◆ Available data:
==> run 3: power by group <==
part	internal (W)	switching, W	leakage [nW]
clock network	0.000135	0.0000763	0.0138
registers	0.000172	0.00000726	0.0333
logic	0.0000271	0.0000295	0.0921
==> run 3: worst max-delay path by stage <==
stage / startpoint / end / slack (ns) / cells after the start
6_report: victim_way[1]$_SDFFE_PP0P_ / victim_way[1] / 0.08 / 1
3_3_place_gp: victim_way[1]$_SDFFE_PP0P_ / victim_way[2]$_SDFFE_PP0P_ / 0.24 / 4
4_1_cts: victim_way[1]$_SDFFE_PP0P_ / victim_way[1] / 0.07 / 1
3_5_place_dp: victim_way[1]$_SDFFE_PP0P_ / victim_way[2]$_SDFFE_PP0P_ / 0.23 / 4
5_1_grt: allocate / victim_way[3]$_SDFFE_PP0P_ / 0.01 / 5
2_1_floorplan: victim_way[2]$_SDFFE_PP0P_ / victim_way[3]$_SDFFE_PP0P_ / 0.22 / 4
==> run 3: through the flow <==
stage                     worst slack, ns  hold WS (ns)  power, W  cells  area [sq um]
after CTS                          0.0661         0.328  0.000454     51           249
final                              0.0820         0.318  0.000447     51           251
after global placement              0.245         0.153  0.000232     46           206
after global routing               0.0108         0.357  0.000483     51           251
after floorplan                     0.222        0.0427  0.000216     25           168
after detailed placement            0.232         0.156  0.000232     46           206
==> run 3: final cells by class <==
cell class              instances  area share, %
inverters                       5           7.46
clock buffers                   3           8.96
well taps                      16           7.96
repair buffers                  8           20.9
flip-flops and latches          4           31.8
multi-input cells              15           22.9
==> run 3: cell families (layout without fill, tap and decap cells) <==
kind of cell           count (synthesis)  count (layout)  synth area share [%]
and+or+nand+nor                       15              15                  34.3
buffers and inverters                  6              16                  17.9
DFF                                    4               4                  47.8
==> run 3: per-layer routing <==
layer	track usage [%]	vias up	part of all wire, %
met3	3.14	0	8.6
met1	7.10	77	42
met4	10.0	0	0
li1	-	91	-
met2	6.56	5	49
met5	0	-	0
--- src/dcache_tag_pkg.sv ---
// Shared address, operation and request/response types for the data cache tag pipeline
`default_nettype none

package dcache_tag_pkg;

    // ##################################################################
    // Address
    // ##################################################################

    localparam int ADDR_W = 32;                 // Core byte address width

    typedef logic [ADDR_W-1:0] addr_t;          // Byte address

    // ##################################################################
    // Request and response
    // ##################################################################

    // Operation carried with each request
    typedef enum logic [1:0] {
        op_lookup    = 2'd0,                    // Probe only
        op_fill      = 2'd1,                    // Probe, allocate on miss
        op_clear_set = 2'd2                     // Invalidate every way of the set
    } dtag_op_e;

    // Request as presented at the top and carried down the pipe
    typedef struct packed {
        dtag_op_e op;
        addr_t    addr;
    } dtag_req_t;

    // Registered result of stage 2, way travels beside it one-hot
    typedef struct packed {
        logic  hit;                             // Tag matched a valid way
        logic  filled;                          // Miss allocated a new line
        addr_t addr;                            // Echo of request address
    } dtag_resp_t;

endpackage

`default_nettype wire

--- src/dtag_issue_stage.sv ---
// Stage 1 of the tag pipeline, registers requests and drives the bank read and set clear
`default_nettype none

module dtag_issue_stage import dcache_tag_pkg::*; #(
    parameter int OFFSET_W = 5
) (
    input  logic      clk,
    input  logic      rst,

    input  logic      req_valid,                // One-cycle strobe
    input  dtag_req_t req,

    // Port A controls for the banks
    output addr_t     stage1_addr,
    output logic      stage1_adv,
    output logic      stage1_inv,

    // Stage-2 record
    output logic      s2_valid,
    output dtag_req_t s2_req
);

    dtag_req_t s1_req;
    logic      s1_valid;

    // Valid bits step down the pipe every cycle, no stall
    always_ff @(posedge clk) begin
        if (rst) begin
            s1_valid <= 1'b0;
            s2_valid <= 1'b0;
        end else begin
            s1_valid <= req_valid;
            s2_valid <= s1_valid;
        end
    end

    // Payload only loads with a live request
    always_ff @(posedge clk) begin
        if (req_valid)
            s1_req <= req;
        if (s1_valid)
            s2_req <= s1_req;                   // Full address kept for the response
    end

    // ##################################################################
    // Bank port A
    // ##################################################################

    assign stage1_adv  = s1_valid;              // Read on every request
    assign stage1_inv  = s1_valid & (s1_req.op == op_clear_set);
    assign stage1_addr = {s1_req.addr[ADDR_W-1:OFFSET_W], {OFFSET_W{1'b0}}};  // Line aligned

endmodule

`default_nettype wire

--- config.mk ---
export PLATFORM = sky130hd
export DESIGN_NAME = dtag_issue_stage
export DESIGN_NICKNAME = d
export VERILOG_FILES = /design/src/dcache_tag_pkg.sv /design/src/dtag_issue_stage.sv
export SDC_FILE = /design/constraint.sdc
export NUM_CORES = 1
export LEC_CHECK = 0
export BUFFER_PORTS_ARGS = -buffer_cell sky130_fd_sc_hd__buf_2
export CAP_MARGIN = 20
export CORE_MARGIN = 2
export CORE_UTILIZATION = 41
export DETAILED_ROUTE_END_ITERATION = 8
export PLACE_DENSITY_LB_ADDON = 0.05
export SLEW_MARGIN = 20
export SYNTH_ARGS = -nofsm -noshare
export SYNTH_HDL_FRONTEND = slang
export SYNTH_SLANG_ARGS = --single-unit
export TNS_END_PERCENT = 50
--- constraint.sdc ---
create_clock -name clk -period 1.3 [get_ports clk]
set_input_delay 0.065 -clock clk [delete_from_list [all_inputs] [get_ports clk]]
set_output_delay 0.065 -clock clk [all_outputs]
set_load 0.01 [all_outputs]
==> results of run 1 <==
-- synthesized netlist by cell type --
| cell | number | area (sq um) |
|---|---|---|
| conb_1 | 1 | 3.75 |
| dfxtp_1 | 2 | 40.0 |
| edfxtp_1 | 68 | 2040 |
| and3b_1 | 1 | 8.76 |
| nor2b_1 | 2 | 12.5 |
| buf_4 | 32 | 240 |
-- path summary, 6_finish.rpt --
path,startpoint,to,slack (ps),cells past startpoint
worst max-delay path,stage1_adv,stage1_inv,90,3
worst min-delay path,req_valid,stage1_addr[9],230,2
worst max register to register,stage1_adv,s2_req[30],360,1
worst min register to register,s1_req[3],s2_req[3],420,0
-- registers in the layout, indices dropped and copies added (netlist names) --
signal	flops
s2_req	34
stage1_addr	27
s1_req	7
s2_valid	1
stage1_adv	1
-- cell type report --
cell class	count	area [sq um]	share of cell area (%)
clock buffer	9	124	3.79
clock inverter	6	53.8	1.64
multi-input combinational	8	40.0	1.22
sequential	70	2080	63.7
tap	72	90.1	2.75
timing repair buffer	139	881	26.9
-- cell families (layout without fill, tap and decap cells) --
family / Yosys count / after routing / share of synthesized area, %
flip-flops: 70 / 70 / 88.7
buffers and inverters: 32 / 154 / 10.2
AND/OR/NAND/NOR: 3 / 3 / 0.906
other: 1 / 5 / 0.160
-- report_power, final --
| part | total, mW | leakage, nW | internal, mW | switching, mW |
|---|---|---|---|---|
| Sequential | 2.73 | 0.669 | 2.67 | 0.0538 |
| Clock | 1.58 | 0.0961 | 0.855 | 0.727 |
| Combinational | 0.419 | 0.591 | 0.210 | 0.208 |
-- through the flow --
step / util, % / power, mW / area, sq um / hold WS, ps
finish: 59.4 / 4.73 / 3270 / 225
global route: 59.4 / 4.91 / 3270 / 224
CTS: 59.4 / 4.77 / 3270 / 213
detailed placement: 49.8 / 3.12 / 2740 / 243
global placement: 49.8 / 3.11 / 2740 / 242
floorplan: - / 2.98 / 2360 / 129
-- layer usage --
layer	up-vias	GRT usage, %	part of all wire (%)	routed length, microns
met5	-	0	0	0
met2	63	21.9	51	2060
met4	0	7.76	1.2	49
met1	567	14.6	39	1560
li1	596	-	-	-
met3	5	5.20	8.9	359
==> impl_metrics.toml, run 1 <==
[finish]
fillerInstances = 423
mostFrequentLayoutCells = "buf_2 (100), edfxtp_1 (68), dlygate4sd3_1 (35)"
final_common_cell = "buf_2"
nNetsFinal = 265
final_cell_count_without_fillers = 304
n_antenna_cell = 0
layout_cells_sized_above_1_pct = 51.3
areaGrowthSynthToFinish_pct = 39.4

[power_and_ir_drop]
power.ir.vdd_worst_v = 0.000873
p_leak_nw = 1.36
power.density_mw_per_mm2 = 1440

[global_route]
first_global_vias = 1259
grt_start_max_net_pins = 24
grtUsageTotal_pct = 13.3
number_of_antenna_violations_at_the_first_check_in_global_routing = 0
wire_length_of_the_first_global_routing_pass_microns = 6010
global_route.overflow_total = 0

[clock_tree]
numClockSinks = 70
insertion_delay_ps = 320
postCtsSetupRepairBufs = 0
clock_path_buffers = 2
post_cts_hold_buffer_count = 35
clock_transition_at_path_regs_ps = 70
tritoncts = "yes"
number_of_cts_inserted_buffers = 9
h_tree_lvls = 3
post_cts.resized_instances = 0
ctsRootBufferMaster = "clkbuf_8"

[worst_hold_path]
timing.hold.worst.class = "in -> reg"

[sta]
worst_slack_ps = 93.5
setup-violations-final = 0
report.final.slew_viol_count = 0
rsz0062_at_grt = "false"
fin_skew_ps = 7.26
maxClockFrequency_mhz = 829
period_minus_slack_ps = 1210
layout_worst_path_cycle_share_pct = 92.8
fin_tns_setup_ps = 0
hold_viol_final = 0

[drt]
wire_per_inst_microns = 13.3
drt-initial-drc-count = 41
drc_violations_left = 0
antenna_violating_nets_left = 0
detailroute.via_count = 1231
firstDrtPassIters = 4
via_count_normalized_by_instance_count = 4.05
drt_wl_total_microns = 4030

[placement]
placedCellCount = 254
port-buffer-count = 100
place_worst_setup_slack_ps = 355
dp_hpwl_microns = 2640
place.gp.congestion = 0.642

[worst_setup_path]
critical_path.n_buffers_inverters = 2
cp_max_fo = 14
setup.worst_path.end_class = "output pin"
critical-path-slowest-cell = "dfxtp_2"
worstPathArrival_ps = 1140
critPathMaxStageDelay_ps = 320
critical-path-top-delay-family = "flip-flops"
critical_path_required_ps = 1240
worstSetupStartpointType = "register"
timing.setup.critical_path_class = "reg -> out"
worstPathCellList = "buf_4 -> and3b_1 -> buf_2"

[yosys]
synth.cell_area_sq_mm = 0.00235
synth_cell_types = 6
synthesis.instances = 106
total_of_warnings_raised_by_yosys = 0
syn-mean-instance-area_sq_um = 22.1
ys_seq_elements = 70
synth-seq-area-share_pct = 88.7

[run]
timing.max_cap.violations = 0

[floorplan]
die_h_microns = 79.7
initial_core_util_pct = 42.6
std_cell_core_area_sq_mm = 0.00551
die_width_microns = 79.7
dieArea_sq_mm = 0.00635
core.rowCount = 27
num_io_pins = 106

[status]
outcome = "complete, no violations"
Power figures use the tool's default switching activity.
==> run 2, diff against run 1 <==
--- a/config.mk
+++ b/config.mk
@@ -8,7 +8,7 @@
 export BUFFER_PORTS_ARGS = -buffer_cell sky130_fd_sc_hd__buf_2
 export CAP_MARGIN = 20
 export CORE_MARGIN = 2
-export CORE_UTILIZATION = 41
+export CORE_UTILIZATION = 45
 export DETAILED_ROUTE_END_ITERATION = 8
 export PLACE_DENSITY_LB_ADDON = 0.05
 export SLEW_MARGIN = 20
==> constraint.sdc (replaced) <==
create_clock -name clk -period 1.54 [get_ports clk]
set_input_delay 0.077 -clock clk [delete_from_list [all_inputs] [get_ports clk]]
set_output_delay 0.077 -clock clk [all_outputs]
set_load 0.01 [all_outputs]
==> impl_metrics.toml, run 2 (synthesis results as in run 1) <==
[drt]
drc_violations_left = 0
top_layer = "met4"
drt_wl_total_microns = 3950
drt-initial-drc-count = 51
firstDrtPassIters = 4
wl_met1_microns = 1520
detailroute.wirelength.met2_microns = 2050
wire_per_inst_microns = 13.1
via_count_normalized_by_instance_count = 4.12
met3WireLength_microns = 329
antenna_violating_nets_left = 0
detailroute.via_count = 1245

[finish]
layout_cells_sized_above_1_pct = 50.4
areaGrowthSynthToFinish_pct = 40.1
largest_register_ff_count = 34
final_common_cell = "buf_2"
nNetsFinal = 264
mostFrequentLayoutCells = "buf_2 (100), edfxtp_1 (68), dlygate4sd3_1 (35)"
n_antenna_cell = 0
biggest_register = "s2_req"
fillerInstances = 381
final_cell_count_without_fillers = 302
final_design_utilization_pct = 64.8

[worst_hold_path]
timing.hold.worst.class = "in -> reg"
worst_hold_startpoint = "req_valid"
hold_path_end = "stage1_addr[26]"
hold_path_depth = 2

[placement]
port-buffer-count = 100
placedCellCount = 251
dp_hpwl_microns = 2430
place.gp.congestion = 0.624

[sta]
layout_worst_path_cycle_share_pct = 86.5
setup-violations-final = 0
report.final.slew_viol_count = 0
maxClockFrequency_mhz = 750
hold_viol_final = 0
period_minus_slack_ps = 1330
fin_tns_setup_ps = 0
fin_skew_ps = 6.76
rsz0062_at_grt = "false"

[worst_setup_path]
critical-path-slowest-cell = "dfxtp_2"
cp_max_fo = 10
worstPathCellList = "buf_4 -> and3b_1 -> buf_2"
r2r_slack_ps = 610
critPathMaxStageDelay_ps = 420
worst_r2r_startpoint = "stage1_adv"
critical-path-top-delay-family = "flip-flops"
setup.worst_path.end_class = "output pin"
timing.setup.critical_path_class = "reg -> out"
critical_path.n_buffers_inverters = 2
worst_r2r_endpoint = "s2_req[4]"
critical_path_required_ps = 1460
worstPathArrival_ps = 1260
reg2reg_depth = 1
worstSetupStartpointType = "register"

[floorplan]
dieArea_sq_mm = 0.00581
core.rowCount = 26
std_cell_core_area_sq_mm = 0.00507
num_io_pins = 106
die_width_microns = 76.2
die_h_microns = 76.2
initial_core_util_pct = 46.3

[power_and_ir_drop]
pwr-share-comb_pct = 8.9
p_sw_share_pct = 20.9
cellInternalPower_mw = 3.17
power.ir.vdd_worst_v = 0.000745
p_leak_nw = 1.36
p_sw_mw = 0.835
clockPowerShare_pct = 33.6
total_power_mw = 4.00
power.density_mw_per_mm2 = 1220
pwr-share-seq_pct = 57.5

[clock_tree]
post_cts.resized_instances = 0
post_cts_hold_buffer_count = 35
ctsRootBufferMaster = "clkbuf_8"
h_tree_lvls = 3
numClockSinks = 70
clock_path_buffers = 2
number_of_cts_inserted_buffers = 9
tritoncts = "yes"
insertion_delay_ps = 330
postCtsSetupRepairBufs = 0
clock_transition_at_path_regs_ps = 70

[run]
timing.max_cap.violations = 0

[status]
outcome = "complete, no violations"

[global_route]
grtUsageTotal_pct = 14.7
global_route.overflow_total = 0
wire_length_of_the_first_global_routing_pass_microns = 6310
number_of_antenna_violations_at_the_first_check_in_global_routing = 0
grt_start_max_net_pins = 36
first_global_vias = 1298
==> run 2: cell count changes in the layout (fill, tap and decap cells not counted), sizes merged <==
cell | previous run | this run
buf | 104 | 103
clkbuf | 9 | 10
==> run 2: layout make-up <==
class / count / area (sq um) / area share [%]
flip-flops and latches: 70 / 2080 / 63.3
repair buffers: 138 / 898 / 27.3
clock buffers: 10 / 128 / 3.88
well taps: 70 / 87.6 / 2.66
clock inverters: 6 / 52.6 / 1.60
multi-input cells: 8 / 40.0 / 1.22
==> run 2: per-stage QoR <==
| stage | setup slack [ps] | hold WS (ps) | cell area (sq um) |
|---|---|---|---|
| after CTS | 181 | 213 | 3290 |
| after global routing | 122 | 218 | 3290 |
| final | 207 | 221 | 3290 |
| after global placement | 571 | 253 | 2760 |
| after detailed placement | 548 | 255 | 2760 |
| after floorplan | 36.4 | 149 | 2360 |
==> run 2: worst max-delay path by stage <==
stage	startpoint	endpoint	slack, ps	cells after the start
finish	stage1_adv	stage1_inv	210	3
global route	stage1_adv	stage1_inv	120	3
CTS	stage1_adv	stage1_inv	180	3
detailed placement	stage1_adv	stage1_inv	550	3
global placement	stage1_adv	stage1_inv	570	3
floorplan	stage1_adv	stage1_inv	40	1
==> run 2: power by group through the flow <==
stage | registers [mW] | logic [mW] | clock network (mW)
floorplan | 2.39 | 0.124 | 0
global placement | 2.34 | 0.288 | 0
detailed placement | 2.34 | 0.292 | 0
CTS | 2.31 | 0.361 | 1.39
global route | 2.32 | 0.382 | 1.47
finish | 2.30 | 0.354 | 1.35
==> run 2: metal layers <==
layer  track usage (%)  vias to the layer above
met5                 0                        -
met4              8.18                        0
met3              6.52                        4
met2              24.3                       71
met1              15.9                      574
li1                  -                      596
==> run 3, diff against run 2 <==
--- a/config.mk
+++ b/config.mk
@@ -5,6 +5,7 @@
 export SDC_FILE = /design/constraint.sdc
 export NUM_CORES = 1
 export LEC_CHECK = 0
+export ABC_CLOCK_PERIOD_IN_PS = 1540
 export BUFFER_PORTS_ARGS = -buffer_cell sky130_fd_sc_hd__buf_2
 export CAP_MARGIN = 20
 export CORE_MARGIN = 2
==> constraint.sdc (replaced) <==
create_clock -name clk -period 1.54 [get_ports clk]
set_input_delay 0.231 -clock clk [delete_from_list [all_inputs] [get_ports clk]]
set_output_delay 0.231 -clock clk [all_outputs]
set_load 0.01 [all_outputs]
==> impl_metrics.toml, run 3 (synthesis results as in run 1) <==
[power_and_ir_drop]
p_leak_nw = 1.20
power.density_mw_per_mm2 = 1310
power.ir.vdd_worst_v = 0.000615

[finish]
areaGrowthSynthToFinish_pct = 24.0
final_design_utilization_pct = 57.4
layout_cells_sized_above_1_pct = 59.3
largest_register_ff_count = 34
fillerInstances = 431
biggest_register = "s2_req"
mostFrequentLayoutCells = "buf_2 (100), edfxtp_1 (68), clkbuf_8 (10)"
final_cell_count_without_fillers = 269
nNetsFinal = 231
final_common_cell = "buf_2"
n_antenna_cell = 0

[floorplan]
initial_core_util_pct = 46.3
dieArea_sq_mm = 0.00581
die_h_microns = 76.2
core.rowCount = 26
die_width_microns = 76.2
num_io_pins = 106
std_cell_core_area_sq_mm = 0.00507

[worst_setup_path]
worstSetupStartpointType = "register"
critical-path-top-delay-family = "flip-flops"
critical-path-slowest-cell = "dfxtp_2"
worst_r2r_endpoint = "s2_req[19]"
critPathMaxStageDelay_ps = 530
worstPathArrival_ps = 1190
critical_path_required_ps = 1310
setup.worst_path.end_class = "output pin"
critical_path.n_buffers_inverters = 1
worstSetupPathDepth = 2
reg2reg_depth = 1
cp_max_fo = 15
timing.setup.critical_path_class = "reg -> out"
r2r_slack_ps = 460
worst_r2r_startpoint = "stage1_adv"
worstPathCellList = "and3b_1 -> buf_2"

[sta]
setup-violations-final = 0
fin_tns_setup_ps = 0
fin_skew_ps = 6.41
rsz0062_at_grt = "false"
layout_worst_path_cycle_share_pct = 92.0
report.final.slew_viol_count = 0
worst_slack_ps = 123
maxClockFrequency_mhz = 706
hold_viol_final = 0
period_minus_slack_ps = 1420

[run]
timing.max_cap.violations = 0

[drt]
firstDrtPassIters = 4
detailroute.via_count = 1156
drt_wl_total_microns = 3760
via_count_normalized_by_instance_count = 4.30
drt-initial-drc-count = 73
antenna_violating_nets_left = 0
drc_violations_left = 0
wire_per_inst_microns = 14.0

[global_route]
first_global_vias = 1135
wire_length_of_the_first_global_routing_pass_microns = 5730
global_route.overflow_total = 0
grtUsageTotal_pct = 13.6
number_of_antenna_violations_at_the_first_check_in_global_routing = 0
grt_start_max_net_pins = 21

[clock_tree]
insertion_delay_ps = 330
postCtsSetupRepairBufs = 0
post_cts_hold_buffer_count = 0
post_cts.resized_instances = 0
clock_path_buffers = 2
numClockSinks = 70
clock_transition_at_path_regs_ps = 60
ctsRootBufferMaster = "clkbuf_8"
number_of_cts_inserted_buffers = 9
h_tree_lvls = 3
tritoncts = "yes"

[status]
outcome = "complete, no violations"

[placement]
place_worst_setup_slack_ps = 458
placedCellCount = 253
dp_hpwl_microns = 2630
port-buffer-count = 100
place.gp.congestion = 0.674

[worst_hold_path]
hold_path_end = "stage1_adv"
worst_hold_startpoint = "rst"
hold_path_depth = 2
timing.hold.worst.class = "in -> reg"
==> run 3: changes by cell type in the layout (fill, tap and decap cells not counted), moves of 2 or more <==
cell and change:
dlygate4sd3_1 -35, buf_4 +4, clkbuf_1 +3, buf_12 -2
clkinv_1 -2
==> run 3: layout make-up <==
cell class / count / area [sq um] / area share (%)
clock buffer: 14 / 153 / 5.24
clock inverter: 2 / 10.0 / 0.344
multi-input combinational: 8 / 40.0 / 1.38
sequential: 70 / 2080 / 71.6
tap: 70 / 87.6 / 3.01
timing repair buffer: 105 / 538 / 18.5
==> run 3: per-layer routing <==
metal  up-vias  global-route usage (%)  share of wire [%]
li1        529                       -                  -
met2        68                    18.8                 45
met5         -                       0                  0
met4         0                    10.4                3.0
met3        10                    5.81                8.5
met1       549                    17.0                 43
==> run 3: worst max-delay path by stage <==
stage | from | endpoint | slack [ps]
2_1_floorplan | stage1_adv | stage1_inv | 290
3_3_place_gp | stage1_adv | stage1_inv | 480
3_5_place_dp | stage1_adv | s2_req[22] | 460
4_1_cts | stage1_adv | stage1_inv | 90
5_1_grt | stage1_adv | stage1_inv | 20
6_report | stage1_adv | stage1_inv | 120
==> run 3: report_power, final <==
group          internal [mW]  switching (mW)  total [mW]
clock                  0.626           0.614        1.24
sequential              2.26          0.0545        2.31
combinational          0.121           0.155       0.276
==> run 3: through the flow <==
stage	hold slack [ps]	total power, mW	instance area [sq um]
floorplan	295	2.51	2360
global placement	404	2.63	2750
detailed placement	407	2.63	2750
CTS	45.9	3.88	2910
global route	40.8	4.00	2910
finish	61.2	3.83	2910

◆ Exercise goal:
Which lines of the data above contain the string "pipeline"? Copy each of them.

◆ Written response:
// Shared address, operation and request/response types for the data cache tag pipeline
// Stage 1 of the tag pipeline, registers requests and drives the bank read and set clear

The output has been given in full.